Sul banco degli imputati, con Girone e Latorre e la gestione indiana, c’è l’Italia stessa. Ma uno Stato sovrano che ritenga in pericolo i propri uomini, può decidere di agire d’imperio
Mentre chi può prepara le valigie per le vacanze, mentre il
Parlamento italiano discute di legge elettorale e di criteri di
rappresentanza nel nuovo Senato della Repubblica, mentre l’economia
ristagna, la disoccupazione cresce e mentre metabolizziamo il disastro
della nostra nazionale ai mondiali di calcio, quelli che per tanti mesi
abbiamo definito “i nostri Marò” si avviano a trascorrere l’ennesima soffocante estate in India, dimenticati un po’ da tutti.
Forse
il fatto che i due fucilieri della Marina italiana non siano più in
condizione di detenzione ma siano stati “distaccati” dal Ministero della
Difesa indiano presso l’ambasciata italiana di New Delhi, può
aver attenuato il livello di attenzione della politica e della Pubblica
Amministrazione verso un caso che sembra lungi dall’avviarsi verso una
soluzione. Salvo conteggiare il costo sostenuto sinora dall’Italia per
la loro difesa (3,6 milioni di euro, secondo Il Giornale).
Prima di tentare di analizzare cosa si potrebbe fare adesso per riportare Massimiliano Latorre e Salvatore Girone
in Italia, può essere utile esaminare la catena di azioni, errori e le
incongruenze che hanno segnato il caso dei fucilieri di Marina sin
dall’inizio.
- Il tragico errore dello sbarco
La versione ufficiale delle autorità indiane, dell’armatore della nave Enrica Lexie
D’Amato e del ministero della Difesa italiano, è che dopo il
disgraziato incidente nel quale persero la vita due pescatori indiani al
largo delle coste del Kerala, i due Marò vennero sbarcati per “aiutare
le autorità locali” nell’inchiesta sul duplice omicidio.
Questa
versione pare però smentita da un video che mostra come i due militari
italiani, al momento dello sbarco dalla nave, portassero sulle spalle il
loro sacco di ordinanza contenente tutti gli effetti personali. Quelle
immagini attestano che chi li fece sbarcare sapeva che non li avrebbe
reimbarcati a breve termine. Altrimenti perché fargli portare dietro
l’intero bagaglio?
Ma la domanda vera è: chi li fece sbarcare?
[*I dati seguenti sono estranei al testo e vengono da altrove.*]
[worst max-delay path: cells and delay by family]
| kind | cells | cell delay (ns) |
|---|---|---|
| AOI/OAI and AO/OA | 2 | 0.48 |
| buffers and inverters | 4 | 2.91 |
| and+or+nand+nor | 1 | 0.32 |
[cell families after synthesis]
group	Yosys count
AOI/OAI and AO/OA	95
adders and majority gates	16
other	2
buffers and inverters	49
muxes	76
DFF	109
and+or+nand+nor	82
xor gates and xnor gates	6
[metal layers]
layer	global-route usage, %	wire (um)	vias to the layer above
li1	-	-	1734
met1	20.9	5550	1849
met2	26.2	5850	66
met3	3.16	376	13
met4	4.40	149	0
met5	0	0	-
### config.mk
export PLATFORM = sky130hd
export DESIGN_NAME = cst_top
export DESIGN_NICKNAME = d
export VERILOG_FILES = /design/src/cst_pkg.sv /design/src/cst_az_phase.sv /design/src/cst_sync.sv /design/src/cst_top.sv
export SDC_FILE = /design/constraint.sdc
export NUM_CORES = 1
export LEC_CHECK = 0
export ABC_AREA = 1
export BUFFER_PORTS_ARGS = -buffer_cell sky130_fd_sc_hd__buf_2
export CAP_MARGIN = 30
export CORE_UTILIZATION = 55
export CTS_CLUSTER_SIZE = 40
export DETAILED_ROUTE_END_ITERATION = 6
export PLACE_DENSITY = 0.8
export SETUP_SLACK_MARGIN = 0.3
export SLEW_MARGIN = 20
export SYNTH_ARGS = -nofsm -noshare
export SYNTH_HDL_FRONTEND = slang
export SYNTH_SLANG_ARGS = --single-unit
### constraint.sdc
create_clock -name ref_clk_i -period 10.1 [get_ports ref_clk_i]
set_input_delay 2.02 -clock ref_clk_i [delete_from_list [all_inputs] [get_ports ref_clk_i]]
set_output_delay 2.02 -clock ref_clk_i [all_outputs]
set_load 0.02 [all_outputs]
### src/cst_pkg.sv
package cst_pkg;
	// Clock rate in MHz, used to turn times into cycle counts
	localparam int unsigned CLK_MHZ = 50;
	// Auto-zero input short duration, in ns
	localparam int unsigned AZ_DUR_NS = 1000;
	localparam int unsigned AZ_DUR_CYC = (AZ_DUR_NS * CLK_MHZ + 999) / 1000;
	// Least spacing between two internally synced intervals, in us
	localparam int unsigned AZ_SPACE_US = 100;
	localparam int unsigned AZ_SPACE_CYC = AZ_SPACE_US * CLK_MHZ;
	// Fallback repetition interval, normal and during calibration, in us
	localparam int unsigned AZ_CYCLE_US = 200;
	localparam int unsigned AZ_CYCLE_CYC = AZ_CYCLE_US * CLK_MHZ;
	localparam int unsigned AZ_CYCLE_CAL_US = 100;
	localparam int unsigned AZ_CYCLE_CAL_CYC = AZ_CYCLE_CAL_US * CLK_MHZ;
	// Register byte offsets
	localparam logic [7:0] REG_CTRL = 8'h00;
	localparam logic [7:0] REG_AZ_CFG = 8'h04;
	localparam logic [7:0] REG_BLANK = 8'h08;
	localparam logic [7:0] REG_STATUS = 8'h0C;
	// Control register fields
	localparam int unsigned CTRL_TRUNC_EN = 0;
	localparam int unsigned CTRL_ONE_PWM = 1;
	localparam int unsigned CTRL_ALT_RECIRC = 2;
	localparam int unsigned CTRL_GAIN_SRC = 3;
	localparam int unsigned CTRL_GAIN_LSB = 4;
	localparam int unsigned CTRL_CAL = 7;
	// Auto-zero configuration fields
	localparam int unsigned AUTOZERO_DISABLE_BIT = 0;
	localparam int unsigned AZ_SEL_LSB = 1;
	// Status fields
	localparam int unsigned ST_TRUNC_SEEN = 4;
	// Values after reset
	localparam logic CTRL_GAIN_SRC_RST = 1'b1;
	localparam logic [7:0] BLANK_RST = 8'h10;
	// Auto-zero synchronisation modes
	localparam logic [1:0] AZ_SEL_INT = 2'h0;
	localparam logic [1:0] AZ_SEL_EXT = 2'h1;
	localparam logic [1:0] AZ_SEL_ENH = 2'h2;
	// Gain code to amplifier gain
	function automatic logic [6:0] gain_value(input logic [2:0] code);
		logic [6:0] g;
		case (code)
			3'h0: g = 7'h04;
			3'h1: g = 7'h08;
			3'h2: g = 7'h0C;
			3'h3: g = 7'h10;
			3'h4: g = 7'h14;
			3'h5: g = 7'h18;
			3'h6: g = 7'h20;
			default: g = 7'h40;
		endcase
		return g;
	endfunction
endpackage

### src/cst_az_phase.sv
`timescale 1ns/100ps
`default_nettype none
module cst_az_phase #(
	parameter int unsigned DUR_CYC = 50,
	parameter int unsigned SPACE_CYC = 5000,
	parameter int unsigned CYCLE_CYC = 10000,
	parameter int unsigned CAL_CYC = 5000,
	parameter int unsigned CW = 16,
	parameter int unsigned DW = 8
) (
	input wire logic ref_clk_i, // Clock
	input wire logic rst_i, // Async reset
	input wire logic hs_rise_i, // High-side rising edge, pulse
	input wire logic ext_trig_i, // Sync pin falling edge, pulse
	input wire logic use_ext_i, // External sync selected
	input wire logic force_i, // Start-up auto-zero request
	input wire logic disable_i, // Auto-zero off
	input wire logic cal_i, // Calibration active
	output logic busy_o, // Inputs shorted, output held
	output logic done_o // Interval ended, pulse
);
	localparam logic [DW-1:0] DUR_L = DW'(DUR_CYC - 1);
	localparam logic [CW-1:0] SPACE_L = CW'(SPACE_CYC);
	localparam logic [CW-1:0] CYC_L = CW'(CYCLE_CYC - 1);
	localparam logic [CW-1:0] CAL_L = CW'(CAL_CYC - 1);
	typedef struct packed {
		logic busy; // Interval running
		logic done; // End pulse
		logic [DW-1:0] dur; // Duration count
		logic [CW-1:0] space; // Spacing since last interval
		logic [CW-1:0] tmo; // Fallback timeout count
	} cst_az_s;
	cst_az_s q;
	cst_az_s next_q;
	logic start;
	logic [CW-1:0] lim;
	// Scheduler: counters live on the device clock and clear on reset
	always_comb begin
		next_q = q;
		next_q.done = 1'b0;
		start = 1'b0;
		lim = cal_i ? CAL_L : CYC_L;
		if (disable_i) begin
			next_q = '0;
		end else if (q.busy) begin
			// Fixed duration, then release
			if (q.dur == DUR_L) begin
				next_q.busy = 1'b0;
				next_q.done = 1'b1;
			end else begin
				next_q.dur = q.dur + 1'b1;
			end
		end else begin
			if (force_i) begin
				start = 1'b1;
			end else if (use_ext_i) begin
				start = ext_trig_i;
			end else begin
				start = (hs_rise_i && q.space >= SPACE_L) || q.tmo >= lim;
			end
			if (start) begin
				next_q.busy = 1'b1;
				next_q.dur = '0;
				next_q.space = '0;
				next_q.tmo = '0;
			end else begin
				if (q.space < SPACE_L) begin
					next_q.space = q.space + 1'b1;
				end
				// Timeout only matters in internal mode
				next_q.tmo = use_ext_i ? '0 : q.tmo + 1'b1;
			end
		end
	end
	// State register
	always_ff @(posedge ref_clk_i or posedge rst_i) begin
		if (rst_i) begin
			q <= '0;
		end else begin
			q <= next_q;
		end
	end
	assign busy_o = q.busy;
	assign done_o = q.done;
endmodule
`default_nettype wire

### src/cst_sync.sv
`timescale 1ns/100ps
`default_nettype none
module cst_sync #(
	parameter int unsigned W = 16
) (
	input wire logic ref_clk_i, // Clock
	input wire logic rst_i, // Async reset
	input wire logic [W-1:0] d_i, // Asynchronous inputs
	output logic [W-1:0] q_o // Synchronised inputs
);
	typedef struct packed {
		logic [W-1:0] meta; // First stage, read only by the second
		logic [W-1:0] stab; // Second stage
	} cst_sync_s;
	cst_sync_s q;
	cst_sync_s next_q;
	// Shift one stage per clock
	always_comb begin
		next_q.meta = d_i;
		next_q.stab = q.meta;
	end
	// State register
	always_ff @(posedge ref_clk_i or posedge rst_i) begin
		if (rst_i) begin
			q <= '0;
		end else begin
			q <= next_q;
		end
	end
	assign q_o = q.stab;
endmodule
`default_nettype wire

### src/cst_top.sv
// The implementer's own choices: the plain strobed port and the address map.
`timescale 1ns/100ps
`default_nettype none
module cst_top #(
	parameter int unsigned AZ_SPACE_CYC = cst_pkg::AZ_SPACE_CYC,
	parameter int unsigned AZ_CYCLE_CYC = cst_pkg::AZ_CYCLE_CYC,
	parameter int unsigned AZ_CYCLE_CAL_CYC = cst_pkg::AZ_CYCLE_CAL_CYC
) (
	input wire logic ref_clk_i, // 50 MHz clock
	input wire logic rst_i, // Async reset, active high
	input wire logic [7:0] addr_i, // Register byte address
	input wire logic [31:0] wdata_i, // Write data
	input wire logic wr_i, // Write strobe
	input wire logic rd_i, // Read strobe
	output logic [31:0] rdata_o, // Read data, cycle after strobe
	input wire logic [2:0] pwm_hs_i, // High-side PWM commands
	input wire logic [2:0] pwm_ls_i, // Low-side PWM commands
	input wire logic [2:0] oc_trip_i, // Overcurrent comparators
	input wire logic autozero_sync_pin_i, // External sync pin
	input wire logic driver_enable_pin_i, // Driver enable pin
	input wire logic pump_uvlo_i, // Charge-pump undervoltage
	input wire logic active_state_i, // Device in active state
	input wire logic [2:0] analog_gain_i, // Gain code from analog strap
	output logic [2:0] high_side_gate_out_o, // High-side gates
	output logic [2:0] low_side_gate_out_o, // Low-side gates
	output logic [2:0] ocp_fault_path_o, // Trips to deglitch path
	output logic deglitch_bypass_o, // Deglitch filter bypassed
	output logic fault_out_n_o, // Fault, active low
	output logic [6:0] amp_gain_o, // Amplifier gain value
	output logic cal_short_o, // Calibration input short
	output logic [2:0] az_active_o, // Auto-zero short and hold
	output logic cp_clk_gate_o // Charge-pump clock gated
);
	typedef struct packed {
		logic trunc_en; // Truncation control
		logic one_pwm; // Single-input PWM mode
		logic alt_recirc; // Alternating recirculation
		logic gain_src; // 1: analog gain source
		logic [2:0] gain; // Register gain code
		logic cal; // DC calibration enable
		logic autozero_disable; // Auto-zero disable
		logic [1:0] az_sel; // Auto-zero sync select
		logic [7:0] blank_len; // Blanking length, cycles
		logic [2:0][7:0] blank_cnt; // Per-phase blanking counters
		logic [2:0] hs_prev; // Last high-side command
		logic az_prev; // Last sync pin level
		logic trunc_act; // Truncation held this period
		logic trunc_seen; // Sticky truncation flag
		logic cp_gate; // Pump clock gated
		logic cp_armed; // Sync pin fell while gated
		logic [31:0] rdata; // Read data register
	} cst_main_s;

	cst_main_s q;
	cst_main_s next_q;

	// Synchronised pins
	logic [15:0] sync_q;
	logic [2:0] hs_s;
	logic [2:0] ls_s;
	logic [2:0] oc_s;
	logic az_s;
	logic drv_s;
	logic uvlo_s;
	logic act_s;
	logic [2:0] ana_s;

	// Derived terms
	logic [2:0] hs_rise;
	logic [2:0] hs_edge;
	logic period_start;
	logic blank_any;
	logic trip_ok;
	logic trunc_now;
	logic ls_mode;
	logic az_rise;
	logic az_fall;
	logic use_ext;
	logic enh;
	logic startup;
	logic [2:0] gain_eff;
	logic [2:0] az_busy;
	logic [2:0] az_done;

	// Every pin crosses two flops before any logic sees it
	cst_sync #(
		.W(16)
	) u_sync (
		.ref_clk_i(ref_clk_i),
		.rst_i(rst_i),
		.d_i({analog_gain_i, active_state_i, pump_uvlo_i, driver_enable_pin_i,
			autozero_sync_pin_i, oc_trip_i, pwm_ls_i, pwm_hs_i}),
		.q_o(sync_q)
	);

	// Unpack the synchronised bus
	assign hs_s = sync_q[2:0];
	assign ls_s = sync_q[5:3];
	assign oc_s = sync_q[8:6];
	assign az_s = sync_q[9];
	assign drv_s = sync_q[10];
	assign uvlo_s = sync_q[11];
	assign act_s = sync_q[12];
	assign ana_s = sync_q[15:13];

	// Edge detection on the stable copies
	assign hs_rise = hs_s & ~q.hs_prev;
	assign hs_edge = hs_s ^ q.hs_prev;
	assign az_rise = az_s & ~q.az_prev;
	assign az_fall = ~az_s & q.az_prev;

	// A new PWM period begins on any high-side turn-on
	assign period_start = |hs_rise;

	// Blanking covers the edge cycle itself and the count after it
	always_comb begin
		blank_any = |hs_edge;
		for (int i = 0; i < 3; i++) begin
			if (q.blank_cnt[i] != 8'h00) begin
				blank_any = 1'b1;
			end
		end
	end

	// Any phase trips all phases; blanking holds it off
	assign trip_ok = q.trunc_en & (|oc_s) & ~blank_any;
	// Act in the trip cycle itself; a new period drops the hold in its first cycle
	assign trunc_now = (q.trunc_act & ~period_start) | trip_ok;
	// Low side is cut only in single-input alternate recirculation
	assign ls_mode = q.one_pwm & q.alt_recirc;

	// Gate outputs stay combinational so a trip cuts at once
	assign high_side_gate_out_o = hs_s & ~{3{trunc_now & ~ls_mode}};
	assign low_side_gate_out_o = ls_s & ~{3{trunc_now & ls_mode}};

	// With truncation on, trips skip the deglitch and fault path
	assign ocp_fault_path_o = oc_s & ~{3{q.trunc_en}};
	assign deglitch_bypass_o = q.trunc_en;
	// Fault pin then only says a truncation happened
	assign fault_out_n_o = ~(q.trunc_en & q.trunc_seen);

	// Gain in effect follows the selected source
	assign gain_eff = q.gain_src ? ana_s : q.gain;
	assign amp_gain_o = cst_pkg::gain_value(gain_eff);
	assign cal_short_o = q.cal;

	// Auto-zero mode decode
	assign use_ext = q.az_sel != cst_pkg::AZ_SEL_INT;
	assign enh = q.az_sel == cst_pkg::AZ_SEL_ENH;
	// Start-up window: enable risen, pump still under voltage
	assign startup = drv_s & uvlo_s;

	// One scheduler per amplifier; standby does not stop them
	for (genvar g = 0; g < 3; g++) begin : g_az
		cst_az_phase #(
			.DUR_CYC(cst_pkg::AZ_DUR_CYC),
			.SPACE_CYC(AZ_SPACE_CYC),
			.CYCLE_CYC(AZ_CYCLE_CYC),
			.CAL_CYC(AZ_CYCLE_CAL_CYC),
			.CW(16),
			.DW(8)
		) u_az (
			.ref_clk_i(ref_clk_i),
			.rst_i(rst_i),
			.hs_rise_i(hs_rise[g]),
			.ext_trig_i(az_fall),
			.use_ext_i(use_ext),
			.force_i(startup),
			.disable_i(q.autozero_disable),
			.cal_i(q.cal),
			.busy_o(az_busy[g]),
			.done_o(az_done[g])
		);
	end

	assign az_active_o = az_busy;
	assign cp_clk_gate_o = q.cp_gate;
	assign rdata_o = q.rdata;

	// Next-state logic for the whole block
	always_comb begin
		next_q = q;
		next_q.hs_prev = hs_s;
		next_q.az_prev = az_s;
		next_q.rdata = 32'h0000_0000;

		// Reload a phase's blanking count on either high-side edge
		for (int i = 0; i < 3; i++) begin
			if (hs_edge[i]) begin
				next_q.blank_cnt[i] = q.blank_len;
			end else if (q.blank_cnt[i] != 8'h00) begin
				next_q.blank_cnt[i] = q.blank_cnt[i] - 8'h01;
			end
		end

		// Truncation holds for the rest of the period
		if (trip_ok) begin
			next_q.trunc_act = 1'b1;
		end else if (period_start || !q.trunc_en) begin
			next_q.trunc_act = 1'b0;
		end

		// Enhanced sensing: gate from pin rise to end of next interval
		if (!enh) begin
			next_q.cp_gate = 1'b0;
			next_q.cp_armed = 1'b0;
		end else if (az_rise) begin
			next_q.cp_gate = 1'b1;
			next_q.cp_armed = 1'b0;
		end else if (az_fall && q.cp_gate) begin
			next_q.cp_armed = 1'b1;
		end else if (q.cp_armed && (az_done[0] || q.autozero_disable)) begin
			// A disabled auto-zero would otherwise leave the pump stopped
			next_q.cp_gate = 1'b0;
			next_q.cp_armed = 1'b0;
		end

		// Register writes
		if (wr_i) begin
			case (addr_i)
				cst_pkg::REG_CTRL: begin
					next_q.trunc_en = wdata_i[cst_pkg::CTRL_TRUNC_EN];
					next_q.one_pwm = wdata_i[cst_pkg::CTRL_ONE_PWM];
					next_q.alt_recirc = wdata_i[cst_pkg::CTRL_ALT_RECIRC];
					next_q.gain_src = wdata_i[cst_pkg::CTRL_GAIN_SRC];
					next_q.gain = wdata_i[cst_pkg::CTRL_GAIN_LSB +: 3];
					// Setting needs active state and enable; clearing always works
					next_q.cal = wdata_i[cst_pkg::CTRL_CAL] & act_s & drv_s;
				end
				cst_pkg::REG_AZ_CFG: begin
					next_q.autozero_disable = wdata_i[cst_pkg::AUTOZERO_DISABLE_BIT];
					next_q.az_sel = wdata_i[cst_pkg::AZ_SEL_LSB +: 2];
				end
				cst_pkg::REG_BLANK: begin
					next_q.blank_len = wdata_i[7:0];
				end
				default: begin
					// Unmapped addresses ignore writes; a REG_STATUS write is handled below
				end
			endcase
		end

		// Calibration drops if the driver enable falls
		if (!drv_s) begin
			next_q.cal = 1'b0;
		end

		// Sticky flag: write one clears, a new truncation wins
		if (wr_i && addr_i == cst_pkg::REG_STATUS && wdata_i[cst_pkg::ST_TRUNC_SEEN]) begin
			next_q.trunc_seen = 1'b0;
		end
		if (trip_ok) begin
			next_q.trunc_seen = 1'b1;
		end

		// Register reads, answered in the next cycle
		if (rd_i) begin
			case (addr_i)
				cst_pkg::REG_CTRL: begin
					next_q.rdata[cst_pkg::CTRL_TRUNC_EN] = q.trunc_en;
					next_q.rdata[cst_pkg::CTRL_ONE_PWM] = q.one_pwm;
					next_q.rdata[cst_pkg::CTRL_ALT_RECIRC] = q.alt_recirc;
					next_q.rdata[cst_pkg::CTRL_GAIN_SRC] = q.gain_src;
					next_q.rdata[cst_pkg::CTRL_GAIN_LSB +: 3] = q.gain;
					next_q.rdata[cst_pkg::CTRL_CAL] = q.cal;
				end
				cst_pkg::REG_AZ_CFG: begin
					next_q.rdata[cst_pkg::AUTOZERO_DISABLE_BIT] = q.autozero_disable;
					next_q.rdata[cst_pkg::AZ_SEL_LSB +: 2] = q.az_sel;
				end
				cst_pkg::REG_BLANK: begin
					next_q.rdata[7:0] = q.blank_len;
				end
				cst_pkg::REG_STATUS: begin
					next_q.rdata[2:0] = gain_eff;
					next_q.rdata[3] = q.trunc_act;
					next_q.rdata[cst_pkg::ST_TRUNC_SEEN] = q.trunc_seen;
					next_q.rdata[7:5] = az_busy;
					next_q.rdata[8] = q.cp_gate;
					next_q.rdata[9] = startup;
				end
				default: begin
					// Unmapped addresses read zero
				end
			endcase
		end
	end

	// State register; control takes its reset values here
	always_ff @(posedge ref_clk_i or posedge rst_i) begin
		if (rst_i) begin
			q <= '0;
			q.gain_src <= cst_pkg::CTRL_GAIN_SRC_RST;
			q.blank_len <= cst_pkg::BLANK_RST;
		end else begin
			q <= next_q;
		end
	end
endmodule
`default_nettype wire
Nella nebbia delle versioni ufficiali, sembra emergere che l’ordine di
lasciare le acque internazionali per rientrare nelle acque territoriali
indiane - perdendo così la relativa totale immunità - venne dato alla
Enrica Leixe dall’ammiragliato italiano. Questo appare come il primo
errore clamoroso. Perché fu ordinato alla nave di fare marcia indietro e
rientrare subito nella giurisdizione indiana?
Tra l’altro, con
una fretta che non trova spiegazione, perché la nave poteva rimanere
tranquillamente in acque internazionali, in attesa che prima di sbarcare
i nostri marinai si muovessero le magistrature, i governi e le
diplomazie varie per discutere con calma sul da farsi.
Se i due
Marò dovevano soltanto testimoniare circa l’accaduto, avrebbero potuto
farlo attraverso una semplice rogatoria internazionale. Si è scelto
invece di consegnarli. Forse l’armatore temeva che, in caso di scontro
diplomatico con le autorità indiane, alle sue navi sarebbe poi stato
vietato di continuare a lavorare in quel Paese? Forse. Non lo sapremo
mai. Perché la versione ufficiale continua a non spiegarci il motivo che
ha portato alla prima mossa disastrosa: quella di consegnare Latorre e
Girone a un’autorità giudiziaria che si è dimostrata poi inaffidabile e
incapace di istruire un processo in due anni e mezzo.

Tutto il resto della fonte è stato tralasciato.